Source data
========================================================================

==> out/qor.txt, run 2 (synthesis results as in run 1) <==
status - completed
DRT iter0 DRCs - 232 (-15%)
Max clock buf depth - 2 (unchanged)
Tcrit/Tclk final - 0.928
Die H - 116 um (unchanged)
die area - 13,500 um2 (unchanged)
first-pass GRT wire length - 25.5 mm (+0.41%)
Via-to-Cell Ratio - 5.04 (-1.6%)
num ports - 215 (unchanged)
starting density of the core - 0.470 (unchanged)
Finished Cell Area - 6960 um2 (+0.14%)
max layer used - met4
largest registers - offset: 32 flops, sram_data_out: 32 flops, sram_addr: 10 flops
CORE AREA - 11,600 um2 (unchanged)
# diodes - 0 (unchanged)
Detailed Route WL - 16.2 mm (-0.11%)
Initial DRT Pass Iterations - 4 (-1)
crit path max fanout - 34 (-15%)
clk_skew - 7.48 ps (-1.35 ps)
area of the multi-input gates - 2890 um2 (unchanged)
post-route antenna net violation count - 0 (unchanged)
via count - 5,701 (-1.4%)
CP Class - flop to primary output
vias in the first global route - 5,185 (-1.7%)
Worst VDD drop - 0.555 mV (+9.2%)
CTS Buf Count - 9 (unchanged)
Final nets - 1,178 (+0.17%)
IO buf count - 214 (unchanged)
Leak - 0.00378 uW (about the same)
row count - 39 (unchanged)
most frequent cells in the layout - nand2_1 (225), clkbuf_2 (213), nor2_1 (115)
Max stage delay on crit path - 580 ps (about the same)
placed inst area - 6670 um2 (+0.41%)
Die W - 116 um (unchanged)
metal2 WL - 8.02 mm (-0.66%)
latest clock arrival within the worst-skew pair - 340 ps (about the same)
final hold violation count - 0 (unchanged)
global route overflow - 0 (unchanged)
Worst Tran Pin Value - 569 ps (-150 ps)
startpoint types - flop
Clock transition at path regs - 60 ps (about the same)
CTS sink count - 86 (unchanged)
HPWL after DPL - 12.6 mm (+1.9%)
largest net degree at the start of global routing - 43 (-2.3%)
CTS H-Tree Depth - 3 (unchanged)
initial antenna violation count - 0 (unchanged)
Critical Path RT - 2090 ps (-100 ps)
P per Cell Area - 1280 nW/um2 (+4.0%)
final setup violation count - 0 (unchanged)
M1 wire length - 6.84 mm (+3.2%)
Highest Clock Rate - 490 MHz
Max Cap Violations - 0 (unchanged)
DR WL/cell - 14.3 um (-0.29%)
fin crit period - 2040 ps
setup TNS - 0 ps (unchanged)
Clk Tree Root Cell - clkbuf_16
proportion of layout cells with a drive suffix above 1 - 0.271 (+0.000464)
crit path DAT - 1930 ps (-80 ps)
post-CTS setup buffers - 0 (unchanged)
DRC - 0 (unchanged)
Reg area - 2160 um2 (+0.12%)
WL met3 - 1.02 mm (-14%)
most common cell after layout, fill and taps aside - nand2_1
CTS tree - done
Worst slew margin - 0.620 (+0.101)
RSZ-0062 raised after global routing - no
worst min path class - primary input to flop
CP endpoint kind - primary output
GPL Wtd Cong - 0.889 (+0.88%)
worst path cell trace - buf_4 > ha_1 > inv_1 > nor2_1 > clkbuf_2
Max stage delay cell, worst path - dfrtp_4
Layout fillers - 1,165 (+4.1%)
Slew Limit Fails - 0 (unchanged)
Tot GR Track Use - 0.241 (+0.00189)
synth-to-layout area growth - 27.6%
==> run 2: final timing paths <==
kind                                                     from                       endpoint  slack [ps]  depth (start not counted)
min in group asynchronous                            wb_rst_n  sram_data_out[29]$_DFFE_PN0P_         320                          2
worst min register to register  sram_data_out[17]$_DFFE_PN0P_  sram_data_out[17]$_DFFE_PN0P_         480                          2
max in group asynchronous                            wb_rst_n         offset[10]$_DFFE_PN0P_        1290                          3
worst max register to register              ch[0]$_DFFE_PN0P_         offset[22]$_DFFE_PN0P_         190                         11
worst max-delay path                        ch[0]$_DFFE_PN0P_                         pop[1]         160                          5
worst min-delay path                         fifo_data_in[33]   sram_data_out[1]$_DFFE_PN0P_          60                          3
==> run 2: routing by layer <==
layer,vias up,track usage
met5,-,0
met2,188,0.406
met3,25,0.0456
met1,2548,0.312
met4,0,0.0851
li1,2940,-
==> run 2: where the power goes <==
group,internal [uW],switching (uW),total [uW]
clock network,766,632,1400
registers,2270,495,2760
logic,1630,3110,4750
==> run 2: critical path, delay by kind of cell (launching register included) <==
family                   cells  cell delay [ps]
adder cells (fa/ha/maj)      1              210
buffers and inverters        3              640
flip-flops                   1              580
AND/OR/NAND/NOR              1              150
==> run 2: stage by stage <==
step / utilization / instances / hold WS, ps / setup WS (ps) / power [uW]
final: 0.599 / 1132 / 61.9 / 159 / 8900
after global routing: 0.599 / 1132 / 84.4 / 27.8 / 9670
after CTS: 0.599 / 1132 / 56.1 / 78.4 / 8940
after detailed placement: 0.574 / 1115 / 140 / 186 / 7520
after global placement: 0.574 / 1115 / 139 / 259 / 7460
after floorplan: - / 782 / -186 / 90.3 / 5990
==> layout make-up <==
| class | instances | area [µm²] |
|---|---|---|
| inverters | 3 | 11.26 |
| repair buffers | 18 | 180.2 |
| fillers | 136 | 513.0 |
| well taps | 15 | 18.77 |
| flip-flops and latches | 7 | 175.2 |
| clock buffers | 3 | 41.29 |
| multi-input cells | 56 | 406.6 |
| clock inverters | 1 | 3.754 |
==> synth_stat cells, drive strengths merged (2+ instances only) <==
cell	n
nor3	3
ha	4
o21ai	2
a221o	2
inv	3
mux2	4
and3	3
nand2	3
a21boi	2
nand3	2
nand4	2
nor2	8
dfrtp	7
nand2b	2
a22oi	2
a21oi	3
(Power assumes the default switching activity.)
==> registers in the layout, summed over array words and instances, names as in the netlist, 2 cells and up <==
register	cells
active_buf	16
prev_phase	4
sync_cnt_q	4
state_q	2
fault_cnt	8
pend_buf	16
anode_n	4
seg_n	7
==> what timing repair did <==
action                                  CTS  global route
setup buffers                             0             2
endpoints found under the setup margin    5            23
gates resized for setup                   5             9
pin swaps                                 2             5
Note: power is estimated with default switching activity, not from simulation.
File: config.mk
export PLATFORM = sky130hd
export DESIGN_NAME = laser_sweep_ctrl
export DESIGN_NICKNAME = d
export VERILOG_FILES = /design/src/rtl/laser_sweep_ctrl.sv
export SDC_FILE = /design/constraint.sdc
export NUM_CORES = 1
export LEC_CHECK = 0
export CELL_PAD_IN_SITES_DETAIL_PLACEMENT = 0
export CELL_PAD_IN_SITES_GLOBAL_PLACEMENT = 1
export CORE_MARGIN = 5
export CORE_UTILIZATION = 51
export CTS_BUF_LIST = sky130_fd_sc_hd__clkbuf_2 sky130_fd_sc_hd__clkbuf_4 sky130_fd_sc_hd__clkbuf_8
export DETAILED_ROUTE_END_ITERATION = 12
export PLACE_DENSITY = 0.79
export SETUP_SLACK_MARGIN = 0.4
export SLEW_MARGIN = 20
export SYNTH_ARGS = -nofsm -noshare
export SYNTH_HDL_FRONTEND = slang
export SYNTH_SLANG_ARGS = --single-unit
File: constraint.sdc
create_clock -name clk -period 9.9 [get_ports clk]
set_input_delay 1.98 -clock clk [delete_from_list [all_inputs] [get_ports clk]]
set_output_delay 1.98 -clock clk [all_outputs]
set_load 0.005 [all_outputs]
--- src/rtl/serial_paralelo_rx.sv ---
// -----------------------------------------------------------------------------
// serial_paralelo_rx
// Receive-side deserializer for the PHY lane. It takes the MSB-first serial
// stream in the clk_32f domain, finds byte alignment by hunting for the COMMA
// symbol, locks after COM_LOCK consecutive boundary-aligned COMMAs, and then
// delivers one byte per 8 clocks with a one-cycle strobe.
//
// Ports
//   clk_32f   in   1  bit-rate clock, all logic on posedge
//   reset     in   1  asynchronous, active-high reset
//   data_in   in   1  serial bit, MSB of each byte first
//   resync    in   1  sync pulse, forces the FSM back to SEARCH
//   data_out  out  8  last aligned byte received
//   valid_out out  1  1 = data byte, 0 = COMMA (idle)
//   byte_stb  out  1  one-cycle pulse when data_out/valid_out update
//   active    out  1  1 while the FSM is ALIGNED (one edge behind the state)
// -----------------------------------------------------------------------------
module serial_paralelo_rx #(
    parameter logic [7:0]  COMMA    = 8'hBC,
    parameter int unsigned COM_LOCK = 4
) (
    input  logic       clk_32f,
    input  logic       reset,
    input  logic       data_in,
    input  logic       resync,
    output logic [7:0] data_out,
    output logic       valid_out,
    output logic       byte_stb,
    output logic       active
);

    typedef enum logic [1:0] {
        ST_SEARCH  = 2'd0,
        ST_LOCKING = 2'd1,
        ST_ALIGNED = 2'd2
    } state_t;

    localparam logic [3:0] LOCK_N = 4'(COM_LOCK);

    state_t     state_q,   state_d;
    logic [7:0] sr_q,      sr_d;
    logic [2:0] bit_cnt_q, bit_cnt_d;
    logic [3:0] com_cnt_q, com_cnt_d;
    logic [7:0] data_q,    data_d;
    logic       valid_q,   valid_d;
    logic       stb_q,     stb_d;
    logic       active_q,  active_d;

    logic [7:0] cand_s;
    logic       is_com_s;
    logic       boundary_s;
    logic [3:0] com_inc_s;

    // Next-state logic: shift register, alignment FSM and output registers.
    always_comb begin
        cand_s     = {sr_q[6:0], data_in};
        is_com_s   = (cand_s == COMMA);
        boundary_s = (bit_cnt_q == 3'd7);
        com_inc_s  = com_cnt_q + 4'd1;

        // The shift register keeps running regardless of resync so that a
        // COMMA completing right after a resync can still be hunted.
        sr_d      = cand_s;
        bit_cnt_d = bit_cnt_q + 3'd1;
        com_cnt_d = com_cnt_q;
        state_d   = state_q;
        data_d    = data_q;
        valid_d   = valid_q;
        stb_d     = 1'b0;
        // active trails the state register by one edge.
        active_d  = (state_q == ST_ALIGNED);

        if (resync) begin
            state_d   = ST_SEARCH;
            com_cnt_d = 4'd0;
            active_d  = 1'b0;
            valid_d   = 1'b0;
        end else begin
            case (state_q)
                ST_SEARCH: begin
                    // Bit-by-bit hunt: any phase may match.
                    if (is_com_s) begin
                        bit_cnt_d = 3'd0;
                        com_cnt_d = 4'd1;
                        state_d   = (LOCK_N == 4'd1) ? ST_ALIGNED : ST_LOCKING;
                    end else begin
                        state_d   = ST_SEARCH;
                    end
                end
                ST_LOCKING: begin
                    // Only the byte boundary of the hunted phase is examined.
                    if (boundary_s) begin
                        if (is_com_s) begin
                            com_cnt_d = com_inc_s;
                            state_d   = (com_inc_s == LOCK_N) ? ST_ALIGNED : ST_LOCKING;
                        end else begin
                            com_cnt_d = 4'd0;
                            state_d   = ST_SEARCH;
                        end
                    end else begin
                        state_d   = ST_LOCKING;
                    end
                end
                ST_ALIGNED: begin
                    if (boundary_s) begin
                        data_d  = cand_s;
                        valid_d = ~is_com_s;
                        stb_d   = 1'b1;
                    end else begin
                        stb_d   = 1'b0;
                    end
                end
                default: begin
                    state_d   = ST_SEARCH;
                    com_cnt_d = 4'd0;
                end
            endcase
        end
    end

    // State and output registers with asynchronous active-high reset.
    always_ff @(posedge clk_32f or posedge reset) begin
        if (reset) begin
            state_q   <= ST_SEARCH;
            sr_q      <= 8'd0;
            bit_cnt_q <= 3'd0;
            com_cnt_q <= 4'd0;
            data_q    <= 8'd0;
            valid_q   <= 1'b0;
            stb_q     <= 1'b0;
            active_q  <= 1'b0;
        end else begin
            state_q   <= state_d;
            sr_q      <= sr_d;
            bit_cnt_q <= bit_cnt_d;
            com_cnt_q <= com_cnt_d;
            data_q    <= data_d;
            valid_q   <= valid_d;
            stb_q     <= stb_d;
            active_q  <= active_d;
        end
    end

    assign data_out  = data_q;
    assign valid_out = valid_q;
    assign byte_stb  = stb_q;
    assign active    = active_q;

endmodule

--- config.mk ---
export PLATFORM = sky130hd
export DESIGN_NAME = serial_paralelo_rx
export DESIGN_NICKNAME = d
export VERILOG_FILES = /design/src/rtl/serial_paralelo_rx.sv
export SDC_FILE = /design/constraint.sdc
export NUM_CORES = 1
export LEC_CHECK = 0
export ABC_AREA = 1
export CAP_MARGIN = 20
export CORE_MARGIN = 2
export CORE_UTILIZATION = 43
export DETAILED_ROUTE_END_ITERATION = 10
export PLACE_DENSITY = 0.73
export SLEW_MARGIN = 20
export SYNTH_ARGS = -nofsm -noshare
export SYNTH_HDL_FRONTEND = slang
export SYNTH_SLANG_ARGS = --single-unit
--- constraint.sdc ---
create_clock -name clk_32f -period 1.33 [get_ports clk_32f]
set_input_delay 0.266 -clock clk_32f [delete_from_list [all_inputs] [get_ports clk_32f]]
set_output_delay 0.266 -clock clk_32f [all_outputs]
set_load 0.02 [all_outputs]
==> impl_metrics.py <==
metrics = {
    "run_status": {
        "status": "complete, but fails checks",
        "failed_checks": "setup timing",
    },
    "timing": {
        "clock_skew_ns": 0.004313,
        "worst_slew_pin_slew_ns": 0.2666,
        "finalCritPeriodShare_pct": 100.7,
        "fmax_mhz": 746.8,
        "layout_setup_ws_ns": -0.009133,
        "max_slew_margin_pct": 82.17,
        "period_needed_ns": 1.339,
        "drv_slew": 0,
        "setup-violations-final": 1,
        "hold_viol": 0,
        "rsz0062_at_grt": "yes",
        "final.setup.tns_ns": -0.009133,
    },
    "power_and_ir_drop": {
        "vdd.ir_drop.worst_mv": 0.7338,
        "swShare_pct": 25.70,
        "leakagePower_nw": 0.8051,
        "clock_power_share_pct": 26.6,
        "switchingPower_w": 0.0003673,
        "pwr-share-seq_pct": 62.5,
        "powerDensity_nw_per_um2": 934.0,
        "power.internal_w": 0.001062,
        "power_frac_comb_pct": 10.9,
    },
    "critical_path": {
        "cp-startpoint": "bit_cnt_q[0]",
        "crit_required_ns": 1.58,
        "reg2regPathDepth": 10,
        "cp-start-kind": "flop",
        "arrival_ns": 1.59,
        "r2r_end": "com_cnt_q[0]",
        "cp_max_fo": 5,
        "critical_path_class": "flop to flop",
        "cpPeakStageDelay_ns": 0.42,
        "critical_path.top_delay_family": "flip-flops",
        "worst_path_max_delay_cell": "dfrtp_1",
        "cp_num_buf_inv": 2,
        "critPathCaptureType": "flop",
        "path_cells": "ha_2 -> ha_4 -> inv_2 -> nand2_2 -> nor2_4 -> nor2_2 -> nand2_2 -> nand2_1 -> nand2_1 -> inv_1",
        "r2r_setup_slack_ns": -0.009,
        "r2r-start": "bit_cnt_q[0]",
    },
    "grt": {
        "antenna_found_initial": 0,
        "grt_pass1_vias": 949,
        "grt_max_degree": 28,
        "track_usage_pct": 15.45,
        "overflow": 0,
        "grt_pass1_wl_um": 3967,
    },
    "clocking": {
        "root_buffer": "clkbuf_4",
        "clk_path_buf_depth": 2,
        "path_clk_slew_ns": 0.15,
        "cts_hold_buffers": 0,
        "clkSinkCount": 27,
        "cts_made_buffers": 3,
        "insertion_delay_ns": 0.33,
        "cts_tree": "done",
        "htree_levels": 1,
    },
    "logic_synthesis": {
        "synth_top_area_cell": "dfrtp_1",
        "yosys.area.top_type_share_pct": 54.93,
        "ys_warn_count": 0,
        "synth.yosys.seq_area_share_pct": 54.93,
        "synth_seq_cells": 27,
        "syn_inst": 140,
        "syn_area_um2": 1230,
        "synth.area.top_cells": "dfrtp_1, nand2_1, inv_1",
        "syn_avg_cell_area_um2": 8.785,
        "synth_fp_nets": 148,
        "synth.distinct_cells": 20,
    },
    "routing": {
        "drt_iter0_markers": 29,
        "drtAntennaViolNets": 0,
        "avgRoutedWirePerCell_um": 10.99,
        "firstDrtPassIters": 6,
        "drc_errors": 0,
        "wl_um": 2198,
        "num_vias": 922,
        "via_per_inst": 4.610,
    },
    "finish": {
        "fillers": 254,
        "syn2layout_area_growth_pct": 24.42,
        "layout_common_cells": "nand2_1, dfrtp_1, inv_1",
        "diodes": 0,
        "drive_gt1_share_pct": 28.99,
        "fin_nets": 178,
        "layout_commonest_cell": "nand2_1",
    },
    "placement": {
        "dp_slack_ns": -0.2345,
        "dp_hpwl_um": 1607,
        "gp_congestion": 0.8133,
        "port-buffer-count": 14,
    },
    "floorplan": {
        "initial_utilization_pct": 44.99,
        "die_area_um2": 3304,
        "core_um2": 2734,
        "rows": 19,
        "dieHeight_um": 57.48,
        "die_x_um": 57.48,
        "io_pins": 15,
    },
    "min_path": {
        "hold_path_class": "input pin to asynchronous set/reset pin",
    },
    "job": {
        "cap_violations": 0,
    },
}
==> state kept, by name, indices dropped and copies added, names as in the netlist <==
| register | count |
|---|---|
| active | 1 |
| bit_cnt_q | 3 |
| byte_stb | 1 |
| com_cnt_q | 4 |
| data_out | 8 |
| sr_q | 7 |
| state_q | 2 |
| valid_out | 1 |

========================================================================

**TASK BRIEF**
Please make an exact copy of the lines above from the line with "Final nets - 1,178 (+0.17%)" through the line with "Tot GR Track Use - 0.241 (+0.00189)", both ends included.

**TASK OUTPUT**
Final nets - 1,178 (+0.17%)
IO buf count - 214 (unchanged)
Leak - 0.00378 uW (about the same)
row count - 39 (unchanged)
most frequent cells in the layout - nand2_1 (225), clkbuf_2 (213), nor2_1 (115)
Max stage delay on crit path - 580 ps (about the same)
placed inst area - 6670 um2 (+0.41%)
Die W - 116 um (unchanged)
metal2 WL - 8.02 mm (-0.66%)
latest clock arrival within the worst-skew pair - 340 ps (about the same)
final hold violation count - 0 (unchanged)
global route overflow - 0 (unchanged)
Worst Tran Pin Value - 569 ps (-150 ps)
startpoint types - flop
Clock transition at path regs - 60 ps (about the same)
CTS sink count - 86 (unchanged)
HPWL after DPL - 12.6 mm (+1.9%)
largest net degree at the start of global routing - 43 (-2.3%)
CTS H-Tree Depth - 3 (unchanged)
initial antenna violation count - 0 (unchanged)
Critical Path RT - 2090 ps (-100 ps)
P per Cell Area - 1280 nW/um2 (+4.0%)
final setup violation count - 0 (unchanged)
M1 wire length - 6.84 mm (+3.2%)
Highest Clock Rate - 490 MHz
Max Cap Violations - 0 (unchanged)
DR WL/cell - 14.3 um (-0.29%)
fin crit period - 2040 ps
setup TNS - 0 ps (unchanged)
Clk Tree Root Cell - clkbuf_16
proportion of layout cells with a drive suffix above 1 - 0.271 (+0.000464)
crit path DAT - 1930 ps (-80 ps)
post-CTS setup buffers - 0 (unchanged)
DRC - 0 (unchanged)
Reg area - 2160 um2 (+0.12%)
WL met3 - 1.02 mm (-14%)
most common cell after layout, fill and taps aside - nand2_1
CTS tree - done
Worst slew margin - 0.620 (+0.101)
RSZ-0062 raised after global routing - no
worst min path class - primary input to flop
CP endpoint kind - primary output
GPL Wtd Cong - 0.889 (+0.88%)
worst path cell trace - buf_4 > ha_1 > inv_1 > nor2_1 > clkbuf_2
Max stage delay cell, worst path - dfrtp_4
Layout fillers - 1,165 (+4.1%)
Slew Limit Fails - 0 (unchanged)
Tot GR Track Use - 0.241 (+0.00189)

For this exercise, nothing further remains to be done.